:: Data

<file path="src/rtl/l2e_pkg.sv">
package l2e_pkg;

	localparam int IMAGE_WIDTH_DEF  = 4096;
	localparam int IMAGE_HEIGHT_DEF = 2048;

	localparam logic signed [31:0] Q28_ONE     = 32'sd268435456;
	localparam logic signed [31:0] HALF_PI_Q28 = 32'sd421657428;
	localparam logic [29:0]        HALF_PI2    = 30'd843314856;
	localparam logic [30:0]        INV_TWO_PI  = 31'd683565276;
	localparam logic [19:0]        OUT_MAX     = 20'hFFFFF;

	typedef enum logic [2:0] {
		CFG_CENTRE_X    = 3'd0,
		CFG_CENTRE_Y    = 3'd1,
		CFG_INV_FOCAL_X = 3'd2,
		CFG_INV_FOCAL_Y = 3'd3,
		CFG_RADIAL_K1   = 3'd4,
		CFG_RADIAL_K2   = 3'd5,
		CFG_RADIAL_K3   = 3'd6,
		CFG_RADIAL_K4   = 3'd7
	} cfg_idx_t;

	typedef struct packed {
		logic [20:0]        centre_x;
		logic [20:0]        centre_y;
		logic [31:0]        inv_focal_x;
		logic [31:0]        inv_focal_y;
		logic signed [31:0] radial_k1;
		logic signed [31:0] radial_k2;
		logic signed [31:0] radial_k3;
		logic signed [31:0] radial_k4;
	} lens_cfg_t;

	localparam lens_cfg_t CFG_RESET = '{
		centre_x:    21'd0,
		centre_y:    21'd262144,
		inv_focal_x: 32'd1647099,
		inv_focal_y: 32'd1647099,
		radial_k1:   32'sd0,
		radial_k2:   32'sd0,
		radial_k3:   32'sd0,
		radial_k4:   32'sd0
	};

	typedef struct packed {
		logic signed [31:0] nx;
		logic signed [31:0] ny;
	} norm_t;

	typedef struct packed {
		logic signed [31:0] nx;
		logic signed [31:0] ny;
		logic signed [31:0] radial;
	} poly_t;

	typedef struct packed {
		logic [19:0] map_x;
		logic [19:0] map_y;
		logic        lat_clamped;
	} res_t;

	function automatic logic signed [31:0] sat32(input logic signed [63:0] v);
		if (v > 64'sd2147483647) begin
			return 32'sh7FFFFFFF;
		end else if (v < -64'sd2147483648) begin
			return 32'sh80000000;
		end else begin
			return v[31:0];
		end
	endfunction

	// q.56 product back to q4.28, round half up, saturate
	function automatic logic signed [31:0] rnd28(input logic signed [63:0] v);
		logic signed [63:0] t;
		t = v + 64'sd134217728;
		return sat32(t >>> 28);
	endfunction

endpackage

</file>
<file path="src/rtl/l2e_norm.sv">
module l2e_norm (
	input  logic                    clk,
	input  logic                    arst_n,
	input  l2e_pkg::lens_cfg_t      cfg,
	input  logic                    in_valid,
	output logic                    in_ready,
	input  logic [20:0]             point_x,
	input  logic [20:0]             point_y,
	output logic                    out_valid,
	input  logic                    out_ready,
	output l2e_pkg::norm_t          out_data
);

	localparam int NS = 2;

	logic [NS:1]   vld_q;
	logic [NS+1:1] en;
	logic [NS:1]   vld_nxt;

	logic signed [21:0] dx, dy;
	logic signed [54:0] px_s1, py_s1;
	logic signed [31:0] nx_s2, ny_s2;

	function automatic logic signed [31:0] norm_q28(input logic signed [54:0] v);
		logic signed [55:0] t;
		t = 56'(v) + 56'sd512;
		return l2e_pkg::sat32(64'(t >>> 10));
	endfunction

	always_comb begin
		en[NS+1] = out_ready;
		for (int i = NS; i >= 1; i--) begin
			en[i] = !vld_q[i] || en[i+1];
		end
	end

	assign vld_nxt   = {vld_q[NS-1:1], in_valid};
	assign in_ready  = en[1];
	assign out_valid = vld_q[NS];

	always_ff @(posedge clk or negedge arst_n) begin
		if (!arst_n) begin
			vld_q <= '0;
		end else begin
			for (int i = 1; i <= NS; i++) begin
				if (en[i]) begin
					vld_q[i] <= vld_nxt[i];
				end
			end
		end
	end

	assign dx = $signed({1'b0, point_x}) - $signed({1'b0, cfg.centre_x});
	assign dy = $signed({1'b0, point_y}) - $signed({1'b0, cfg.centre_y});

	always_ff @(posedge clk) begin
		if (en[1]) begin
			px_s1 <= 55'(dx) * 55'($signed({1'b0, cfg.inv_focal_x}));
			py_s1 <= 55'(dy) * 55'($signed({1'b0, cfg.inv_focal_y}));
		end
	end

	always_ff @(posedge clk) begin
		if (en[2]) begin
			nx_s2 <= norm_q28(px_s1);
			ny_s2 <= norm_q28(py_s1);
		end
	end

	assign out_data.nx = nx_s2;
	assign out_data.ny = ny_s2;

endmodule

</file>
<file path="config.mk">
export PLATFORM = sky130hd
export DESIGN_NAME = l2e_norm
export DESIGN_NICKNAME = d
export VERILOG_FILES = /design/src/rtl/l2e_pkg.sv /design/src/rtl/l2e_norm.sv
export SDC_FILE = /design/constraint.sdc
export NUM_CORES = 2
export LEC_CHECK = 0
export ABC_AREA = 1
export BUFFER_PORTS_ARGS = -buffer_cell sky130_fd_sc_hd__buf_2
export CAP_MARGIN = 5
export CORE_AREA = 2 2 455 457
export DETAILED_ROUTE_END_ITERATION = 16
export DIE_AREA = 0 0 457 459
export GPL_TIMING_DRIVEN = 0
export PLACE_DENSITY = 0.49
export SKIP_LAST_GASP = 1
export SLEW_MARGIN = 20
export SYNTH_ARGS = -nofsm -noshare
export SYNTH_HDL_FRONTEND = slang
export SYNTH_SLANG_ARGS = --single-unit
</file>
<file path="constraint.sdc">
create_clock -name clk -period 7.2 [get_ports clk]
set_clock_uncertainty 0.2 [all_clocks]
set_input_delay 0.72 -clock clk [delete_from_list [all_inputs] [get_ports clk]]
set_output_delay 0.72 -clock clk [all_outputs]
set_load 0.005 [all_outputs]
</file>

::::

Aim of the task. There is a run of lines above from the one with "en[NS+1] = out_ready;" to the one with "export SYNTH_HDL_FRONTEND = slang"; print exactly that run, both ends included, and nothing else.

Output.
		en[NS+1] = out_ready;
		for (int i = NS; i >= 1; i--) begin
			en[i] = !vld_q[i] || en[i+1];
		end
	end

	assign vld_nxt   = {vld_q[NS-1:1], in_valid};
	assign in_ready  = en[1];
	assign out_valid = vld_q[NS];

	always_ff @(posedge clk or negedge arst_n) begin
		if (!arst_n) begin
			vld_q <= '0;
		end else begin
			for (int i = 1; i <= NS; i++) begin
				if (en[i]) begin
					vld_q[i] <= vld_nxt[i];
				end
			end
		end
	end

	assign dx = $signed({1'b0, point_x}) - $signed({1'b0, cfg.centre_x});
	assign dy = $signed({1'b0, point_y}) - $signed({1'b0, cfg.centre_y});

	always_ff @(posedge clk) begin
		if (en[1]) begin
			px_s1 <= 55'(dx) * 55'($signed({1'b0, cfg.inv_focal_x}));
			py_s1 <= 55'(dy) * 55'($signed({1'b0, cfg.inv_focal_y}));
		end
	end

	always_ff @(posedge clk) begin
		if (en[2]) begin
			nx_s2 <= norm_q28(px_s1);
			ny_s2 <= norm_q28(py_s1);
		end
	end

	assign out_data.nx = nx_s2;
	assign out_data.ny = ny_s2;

endmodule

</file>
<file path="config.mk">
export PLATFORM = sky130hd
export DESIGN_NAME = l2e_norm
export DESIGN_NICKNAME = d
export VERILOG_FILES = /design/src/rtl/l2e_pkg.sv /design/src/rtl/l2e_norm.sv
export SDC_FILE = /design/constraint.sdc
export NUM_CORES = 2
export LEC_CHECK = 0
export ABC_AREA = 1
export BUFFER_PORTS_ARGS = -buffer_cell sky130_fd_sc_hd__buf_2
export CAP_MARGIN = 5
export CORE_AREA = 2 2 455 457
export DETAILED_ROUTE_END_ITERATION = 16
export DIE_AREA = 0 0 457 459
export GPL_TIMING_DRIVEN = 0
export PLACE_DENSITY = 0.49
export SKIP_LAST_GASP = 1
export SLEW_MARGIN = 20
export SYNTH_ARGS = -nofsm -noshare
export SYNTH_HDL_FRONTEND = slang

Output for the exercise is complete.